* _TASK TO COMPLETE_
Below are several records. Retype exactly those lines running from the one with "endpoints found under" through the one with "AO/OA/AOI/OAI | 57 | 57 | 23.7", end lines included, and no others.

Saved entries
☆ ☆ ☆ ☆ ☆ ☆ ☆
## config.mk

```make
export PLATFORM = sky130hd
export DESIGN_NAME = alu_divseq_flat
export DESIGN_NICKNAME = d
export VERILOG_FILES = /design/src/rtl/alu_divseq_pkg.sv /design/src/rtl/alu_divseq_if.sv /design/src/rtl/alu_divseq.sv /design/src/flat_wrapper.sv
export SDC_FILE = /design/constraint.sdc
export NUM_CORES = 1
export LEC_CHECK = 0
export ABC_AREA = 1
export BUFFER_PORTS_ARGS = -buffer_cell sky130_fd_sc_hd__buf_2
export CORE_MARGIN = 1
export CORE_UTILIZATION = 51
export CTS_CLUSTER_DIAMETER = 150
export DETAILED_ROUTE_END_ITERATION = 8
export PLACE_DENSITY = 0.79
export SLEW_MARGIN = 10
export SYNTH_ARGS = -nofsm -noshare
export SYNTH_HDL_FRONTEND = slang
export SYNTH_SLANG_ARGS = --single-unit
```

## constraint.sdc

```tcl
create_clock -name clk_i -period 6.3 [get_ports clk_i]
set_input_delay 1.26 -clock clk_i [delete_from_list [all_inputs] [get_ports clk_i]]
set_output_delay 1.26 -clock clk_i [all_outputs]
set_load 0.05 [all_outputs]
```
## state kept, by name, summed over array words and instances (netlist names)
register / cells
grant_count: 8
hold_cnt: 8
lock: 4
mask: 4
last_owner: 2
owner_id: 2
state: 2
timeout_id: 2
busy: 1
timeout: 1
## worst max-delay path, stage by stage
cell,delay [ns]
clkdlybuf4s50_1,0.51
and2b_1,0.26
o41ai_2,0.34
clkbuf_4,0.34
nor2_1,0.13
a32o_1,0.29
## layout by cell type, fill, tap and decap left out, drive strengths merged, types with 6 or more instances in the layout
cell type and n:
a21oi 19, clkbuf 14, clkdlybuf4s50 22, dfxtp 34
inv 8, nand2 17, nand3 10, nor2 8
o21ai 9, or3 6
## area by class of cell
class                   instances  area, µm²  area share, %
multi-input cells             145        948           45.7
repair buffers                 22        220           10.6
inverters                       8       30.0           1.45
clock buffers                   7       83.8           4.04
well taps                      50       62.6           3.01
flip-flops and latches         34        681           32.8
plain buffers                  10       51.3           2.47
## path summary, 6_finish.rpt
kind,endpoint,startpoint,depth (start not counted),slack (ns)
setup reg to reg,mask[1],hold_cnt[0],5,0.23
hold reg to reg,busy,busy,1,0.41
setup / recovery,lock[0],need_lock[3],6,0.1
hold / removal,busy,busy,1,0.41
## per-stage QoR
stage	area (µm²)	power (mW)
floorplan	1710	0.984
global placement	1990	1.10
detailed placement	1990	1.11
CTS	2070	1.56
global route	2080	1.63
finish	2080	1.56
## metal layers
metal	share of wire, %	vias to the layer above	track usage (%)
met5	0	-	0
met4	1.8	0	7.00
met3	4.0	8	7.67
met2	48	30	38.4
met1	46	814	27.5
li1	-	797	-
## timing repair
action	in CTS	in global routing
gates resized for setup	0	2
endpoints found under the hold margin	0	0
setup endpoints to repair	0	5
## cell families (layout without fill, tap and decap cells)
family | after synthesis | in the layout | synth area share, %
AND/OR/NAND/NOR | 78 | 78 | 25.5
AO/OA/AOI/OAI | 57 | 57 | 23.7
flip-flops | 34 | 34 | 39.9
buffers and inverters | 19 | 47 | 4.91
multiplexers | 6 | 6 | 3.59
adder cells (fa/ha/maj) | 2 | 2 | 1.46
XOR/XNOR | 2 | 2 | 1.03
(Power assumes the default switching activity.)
### src/rtl/hdlc_rx_frame_fetch_if.sv
// Register-bus and byte-stream bundle for hdlc_rx_frame_fetch.
// Register side: Address, WriteEnable, ReadEnable, DataIn (to core), DataOut (from core).
// Stream side: m_data, m_valid, m_last, m_ovf (to sink), m_ready (from sink).
interface hdlc_rx_frame_fetch_if;
    logic [2:0] Address;
    logic       WriteEnable;
    logic       ReadEnable;
    logic [7:0] DataIn;
    logic [7:0] DataOut;
    logic [7:0] m_data;
    logic       m_valid;
    logic       m_ready;
    logic       m_last;
    logic       m_ovf;

    modport master (
        output Address,
        output WriteEnable,
        output ReadEnable,
        output DataIn,
        input  DataOut,
        output m_data,
        output m_valid,
        input  m_ready,
        output m_last,
        output m_ovf
    );

    modport slave (
        input  Address,
        input  WriteEnable,
        input  ReadEnable,
        input  DataIn,
        output DataOut,
        input  m_data,
        input  m_valid,
        output m_ready,
        input  m_last,
        input  m_ovf
    );
endinterface

### src/rtl/hdlc_rx_frame_fetch.sv
// Drains received frames from the HDLC core Rx buffer: polls Rx_SC, reads Rx_Len,
// fetches Rx_Buff byte by byte and streams it out; errored frames are dropped and counted.
// Ports: Clk, Rst (async active-low), Enable, cfg_fcs_en, bus (register bus + stream),
//        frame_cnt / drop_cnt (wrapping 16-bit frame counters).
module hdlc_rx_frame_fetch #(
    parameter int POLL_GAP = 16,
    parameter int MAX_LEN  = 128
) (
    input  logic                  Clk,
    input  logic                  Rst,
    input  logic                  Enable,
    input  logic                  cfg_fcs_en,
    hdlc_rx_frame_fetch_if.master bus,
    output logic [15:0]           frame_cnt,
    output logic [15:0]           drop_cnt
);

    localparam int GapW = $clog2(POLL_GAP) + 1;

    localparam logic [2:0] AddrSc  = 3'd2;
    localparam logic [2:0] AddrBuf = 3'd3;
    localparam logic [2:0] AddrLen = 3'd4;

    typedef enum logic [3:0] {
        IDLE,
        GAP,
        POLL_RD,
        POLL_CHK,
        LEN_RD,
        LEN_CHK,
        BUF_RD,
        BUF_CAP,
        OUT,
        DROP
    } fetchState_e;

    fetchState_e    state;
    logic [GapW-1:0] gapCnt;
    logic [7:0]     byteCnt;
    logic [7:0]     frameLen;

    logic [2:0]     addr;
    logic           readEn;
    logic           writeEn;
    logic [7:0]     dataIn;
    logic [7:0]     mData;
    logic           mValid;
    logic           mLast;
    logic           mOvf;
    logic [15:0]    frameCnt;
    logic [15:0]    dropCnt;

    logic           scReady;
    logic           scError;
    logic           lenBad;
    logic [7:0]     dropWord;

    assign scReady  = bus.DataOut[0];
    assign scError  = bus.DataOut[3] | bus.DataOut[2];
    assign lenBad   = (bus.DataOut == 8'd0) || (bus.DataOut > 8'(MAX_LEN));
    // Rx_Drop set, Rx_FCSen carried along so the write does not clobber it.
    assign dropWord = {2'b00, cfg_fcs_en, 3'b000, 1'b1, 1'b0};

    always_ff @(posedge Clk or negedge Rst) begin
        if (!Rst) begin
            state    <= IDLE;
            gapCnt   <= '0;
            byteCnt  <= '0;
            frameLen <= '0;
            addr     <= '0;
            readEn   <= 1'b0;
            writeEn  <= 1'b0;
            dataIn   <= '0;
            mData    <= '0;
            mValid   <= 1'b0;
            mLast    <= 1'b0;
            mOvf     <= 1'b0;
            frameCnt <= '0;
            dropCnt  <= '0;
        end else begin
            // Strobes are single-cycle; bus fields idle at zero.
            readEn  <= 1'b0;
            writeEn <= 1'b0;
            addr    <= '0;
            dataIn  <= '0;

            unique case (state)
                IDLE: begin
                    if (Enable) begin
                        state  <= GAP;
                        gapCnt <= '0;
                    end
                end
                GAP: begin
                    if (!Enable) begin
                        state  <= IDLE;
                        gapCnt <= '0;
                    end else if (gapCnt == GapW'(POLL_GAP - 1)) begin
                        state  <= POLL_RD;
                        gapCnt <= '0;
                        readEn <= 1'b1;
                        addr   <= AddrSc;
                    end else begin
                        gapCnt <= gapCnt + GapW'(1);
                    end
                end
                POLL_RD: begin
                    state <= POLL_CHK;
                end
                POLL_CHK: begin
                    if (scError) begin
                        state   <= DROP;
                        writeEn <= 1'b1;
                        addr    <= AddrSc;
                        dataIn  <= dropWord;
                    end else if (scReady) begin
                        state  <= LEN_RD;
                        mOvf   <= bus.DataOut[4];
                        readEn <= 1'b1;
                        addr   <= AddrLen;
                    end else begin
                        state <= GAP;
                    end
                end
                LEN_RD: begin
                    state <= LEN_CHK;
                end
                LEN_CHK: begin
                    frameLen <= bus.DataOut;
                    byteCnt  <= '0;
                    if (lenBad) begin
                        state   <= DROP;
                        writeEn <= 1'b1;
                        addr    <= AddrSc;
                        dataIn  <= dropWord;
                    end else begin
                        state  <= BUF_RD;
                        readEn <= 1'b1;
                        addr   <= AddrBuf;
                    end
                end
                BUF_RD: begin
                    state <= BUF_CAP;
                end
                BUF_CAP: begin
                    state  <= OUT;
                    mData  <= bus.DataOut;
                    mValid <= 1'b1;
                    mLast  <= (byteCnt == frameLen - 8'd1);
                end
                OUT: begin
                    if (bus.m_ready) begin
                        mValid <= 1'b0;
                        mData  <= '0;
                        if (mLast) begin
                            state    <= GAP;
                            mLast    <= 1'b0;
                            mOvf     <= 1'b0;
                            frameCnt <= frameCnt + 16'd1;
                        end else begin
                            state   <= BUF_RD;
                            byteCnt <= byteCnt + 8'd1;
                            readEn  <= 1'b1;
                            addr    <= AddrBuf;
                        end
                    end
                end
                DROP: begin
                    state   <= GAP;
                    mOvf    <= 1'b0;
                    dropCnt <= dropCnt + 16'd1;
                end
                default: begin
                    state <= IDLE;
                end
            endcase
        end
    end

    assign bus.Address     = addr;
    assign bus.ReadEnable  = readEn;
    assign bus.WriteEnable = writeEn;
    assign bus.DataIn      = dataIn;
    assign bus.m_data      = mData;
    assign bus.m_valid     = mValid;
    assign bus.m_last      = mLast;
    assign bus.m_ovf       = mOvf;
    assign frame_cnt       = frameCnt;
    assign drop_cnt        = dropCnt;

endmodule
## config.mk

```make
export PLATFORM = sky130hd
export DESIGN_NAME = mem_stage_access_unit
export DESIGN_NICKNAME = d
export VERILOG_FILES = /design/src/rtl/mem_stage_access_unit.sv
export SDC_FILE = /design/constraint.sdc
export NUM_CORES = 1
export LEC_CHECK = 0
export ABC_AREA = 1
export BUFFER_PORTS_ARGS = -buffer_cell sky130_fd_sc_hd__buf_2
export CELL_PAD_IN_SITES_DETAIL_PLACEMENT = 0
export CELL_PAD_IN_SITES_GLOBAL_PLACEMENT = 1
export CORE_MARGIN = 2
export CORE_UTILIZATION = 35
export CTS_BUF_LIST = sky130_fd_sc_hd__clkbuf_4
export CTS_CLUSTER_DIAMETER = 50
export DETAILED_ROUTE_END_ITERATION = 16
export PLACE_DENSITY_LB_ADDON = 0.25
export SYNTH_ARGS = -nofsm -noshare
export SYNTH_HDL_FRONTEND = slang
export SYNTH_SLANG_ARGS = --single-unit
```

## constraint.sdc

```tcl
create_clock -name CLK -period 9.4 [get_ports CLK]
set_clock_uncertainty 0.15 [all_clocks]
set_input_delay 1.88 -clock CLK [delete_from_list [all_inputs] [get_ports CLK]]
set_output_delay 1.88 -clock CLK [all_outputs]
set_load 0.005 [all_outputs]
```

## src/rtl/mem_stage_access_unit.sv

```systemverilog
// Memory-stage access unit: turns the EX/MEM load/store request into a
// req/ack transaction on a word-wide data bus, stalls the pipeline while the
// access is outstanding, and returns aligned, extended load data.
module mem_stage_access_unit #(
    parameter int TIMEOUT_CYCLES = 255
) (
    input  logic        CLK,
    input  logic        RESET,
    input  logic        IN_DATAMEMSEL,
    input  logic [3:0]  IN_READ_WRITE,
    input  logic [31:0] IN_ADDRESS,
    input  logic [31:0] IN_STORE_DATA,
    output logic [31:0] OUT_LOAD_DATA,
    output logic        OUT_BUSY,
    output logic        OUT_MISALIGNED,
    output logic        OUT_BUS_ERROR,
    output logic        MEM_REQ,
    output logic        MEM_WE,
    output logic [31:0] MEM_ADDR,
    output logic [31:0] MEM_WDATA,
    output logic [3:0]  MEM_BYTE_EN,
    input  logic [31:0] MEM_RDATA,
    input  logic        MEM_ACK
);

    typedef enum logic [1:0] {IDLE, ACCESS, DONE} state_t;

    // Last count value before expiry: the edge that would make the count
    // reach TIMEOUT_CYCLES ends the access.
    localparam logic [7:0] TIMEOUT_LAST = 8'(TIMEOUT_CYCLES - 1);

    state_t      state_reg, state_next;
    logic        mem_req_reg, mem_req_next;
    logic        mem_we_reg, mem_we_next;
    logic [3:0]  byte_en_reg, byte_en_next;
    logic [31:0] addr_reg, addr_next;
    logic [31:0] wdata_reg, wdata_next;
    logic [31:0] load_data_reg, load_data_next;
    logic [7:0]  count_reg, count_next;
    logic        err_reg, err_next;
    logic [1:0]  lane_reg, lane_next;
    logic [1:0]  size_reg, size_next;
    logic        unsigned_reg, unsigned_next;

    logic        req_aligned;
    logic [3:0]  req_byte_en;
    logic [31:0] req_wdata;
    logic [15:0] rd_half;
    logic [7:0]  rd_byte;
    logic [31:0] rd_extended;
    logic        busy_comb;
    logic        misaligned_comb;
    logic        bus_error_comb;

    // Decode alignment, byte lanes and replicated store data of the incoming request.
    always_comb begin
        req_aligned = 1'b0;
        req_byte_en = 4'b1111;
        req_wdata   = IN_STORE_DATA;
        case (IN_READ_WRITE[1:0])
            2'b00: begin
                req_aligned = 1'b1;
                req_byte_en = 4'b0001 << IN_ADDRESS[1:0];
                req_wdata   = {4{IN_STORE_DATA[7:0]}};
            end
            2'b01: begin
                req_aligned = ~IN_ADDRESS[0];
                req_byte_en = 4'b0011 << IN_ADDRESS[1:0];
                req_wdata   = {2{IN_STORE_DATA[15:0]}};
            end
            2'b10: begin
                req_aligned = (IN_ADDRESS[1:0] == 2'b00);
            end
            default: begin
                req_aligned = 1'b0;
            end
        endcase
    end

    // Select the addressed lane of the read data and sign/zero-extend it.
    always_comb begin
        rd_byte     = MEM_RDATA[8*lane_reg +: 8];
        rd_half     = lane_reg[1] ? MEM_RDATA[31:16] : MEM_RDATA[15:0];
        rd_extended = MEM_RDATA;
        case (size_reg)
            2'b00:   rd_extended = {{24{rd_byte[7] & ~unsigned_reg}}, rd_byte};
            2'b01:   rd_extended = {{16{rd_half[15] & ~unsigned_reg}}, rd_half};
            default: rd_extended = MEM_RDATA;
        endcase
    end

    // Next-state and combinational status outputs of the access FSM.
    always_comb begin
        state_next      = state_reg;
        mem_req_next    = mem_req_reg;
        mem_we_next     = mem_we_reg;
        byte_en_next    = byte_en_reg;
        addr_next       = addr_reg;
        wdata_next      = wdata_reg;
        load_data_next  = load_data_reg;
        count_next      = count_reg;
        err_next        = err_reg;
        lane_next       = lane_reg;
        size_next       = size_reg;
        unsigned_next   = unsigned_reg;
        busy_comb       = 1'b0;
        misaligned_comb = 1'b0;
        bus_error_comb  = 1'b0;
        case (state_reg)
            IDLE: begin
                if (IN_DATAMEMSEL) begin
                    if (req_aligned) begin
                        busy_comb     = 1'b1;
                        mem_req_next  = 1'b1;
                        mem_we_next   = IN_READ_WRITE[3];
                        // Byte enables and write data only mean something for stores.
                        byte_en_next  = IN_READ_WRITE[3] ? req_byte_en : 4'b0000;
                        wdata_next    = IN_READ_WRITE[3] ? req_wdata : 32'd0;
                        addr_next     = {IN_ADDRESS[31:2], 2'b00};
                        lane_next     = IN_ADDRESS[1:0];
                        size_next     = IN_READ_WRITE[1:0];
                        unsigned_next = IN_READ_WRITE[2];
                        count_next    = 8'd0;
                        err_next      = 1'b0;
                        state_next    = ACCESS;
                    end else begin
                        misaligned_comb = 1'b1;
                        if (!IN_READ_WRITE[3]) begin
                            load_data_next = 32'd0;
                        end
                    end
                end
            end
            ACCESS: begin
                busy_comb  = 1'b1;
                count_next = count_reg + 8'd1;
                // An ack in the expiry cycle wins over the timeout.
                if (MEM_ACK) begin
                    if (!mem_we_reg) begin
                        load_data_next = rd_extended;
                    end
                    mem_req_next = 1'b0;
                    mem_we_next  = 1'b0;
                    byte_en_next = 4'b0000;
                    state_next   = DONE;
                end else if (count_reg == TIMEOUT_LAST) begin
                    // A timed-out store leaves the last load result alone.
                    if (!mem_we_reg) begin
                        load_data_next = 32'd0;
                    end
                    mem_req_next = 1'b0;
                    mem_we_next  = 1'b0;
                    byte_en_next = 4'b0000;
                    err_next     = 1'b1;
                    state_next   = DONE;
                end
            end
            DONE: begin
                bus_error_comb = err_reg;
                err_next       = 1'b0;
                count_next     = 8'd0;
                state_next     = IDLE;
            end
            default: begin
                state_next = IDLE;
            end
        endcase
    end

    // State and bus registers; reset abandons any outstanding access.
    always_ff @(posedge CLK or posedge RESET) begin
        if (RESET) begin
            state_reg     <= IDLE;
            mem_req_reg   <= 1'b0;
            mem_we_reg    <= 1'b0;
            byte_en_reg   <= 4'b0000;
            addr_reg      <= 32'd0;
            wdata_reg     <= 32'd0;
            load_data_reg <= 32'd0;
            count_reg     <= 8'd0;
            err_reg       <= 1'b0;
            lane_reg      <= 2'b00;
            size_reg      <= 2'b00;
            unsigned_reg  <= 1'b0;
        end else begin
            state_reg     <= state_next;
            mem_req_reg   <= mem_req_next;
            mem_we_reg    <= mem_we_next;
            byte_en_reg   <= byte_en_next;
            addr_reg      <= addr_next;
            wdata_reg     <= wdata_next;
            load_data_reg <= load_data_next;
            count_reg     <= count_next;
            err_reg       <= err_next;
            lane_reg      <= lane_next;
            size_reg      <= size_next;
            unsigned_reg  <= unsigned_next;
        end
    end

    // Status outputs are forced low while reset is held, even with a request present.
    assign OUT_BUSY       = busy_comb & ~RESET;
    assign OUT_MISALIGNED = misaligned_comb & ~RESET;
    assign OUT_BUS_ERROR  = bus_error_comb;
    assign OUT_LOAD_DATA  = load_data_reg;
    assign MEM_REQ        = mem_req_reg;
    assign MEM_WE         = mem_we_reg;
    assign MEM_BYTE_EN    = byte_en_reg;
    assign MEM_ADDR       = addr_reg;
    assign MEM_WDATA      = wdata_reg;

endmodule

```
☆ ☆ ☆ ☆ ☆ ☆ ☆
* _EXPECTED ANSWER_
endpoints found under the hold margin	0	0
setup endpoints to repair	0	5
## cell families (layout without fill, tap and decap cells)
family | after synthesis | in the layout | synth area share, %
AND/OR/NAND/NOR | 78 | 78 | 25.5
AO/OA/AOI/OAI | 57 | 57 | 23.7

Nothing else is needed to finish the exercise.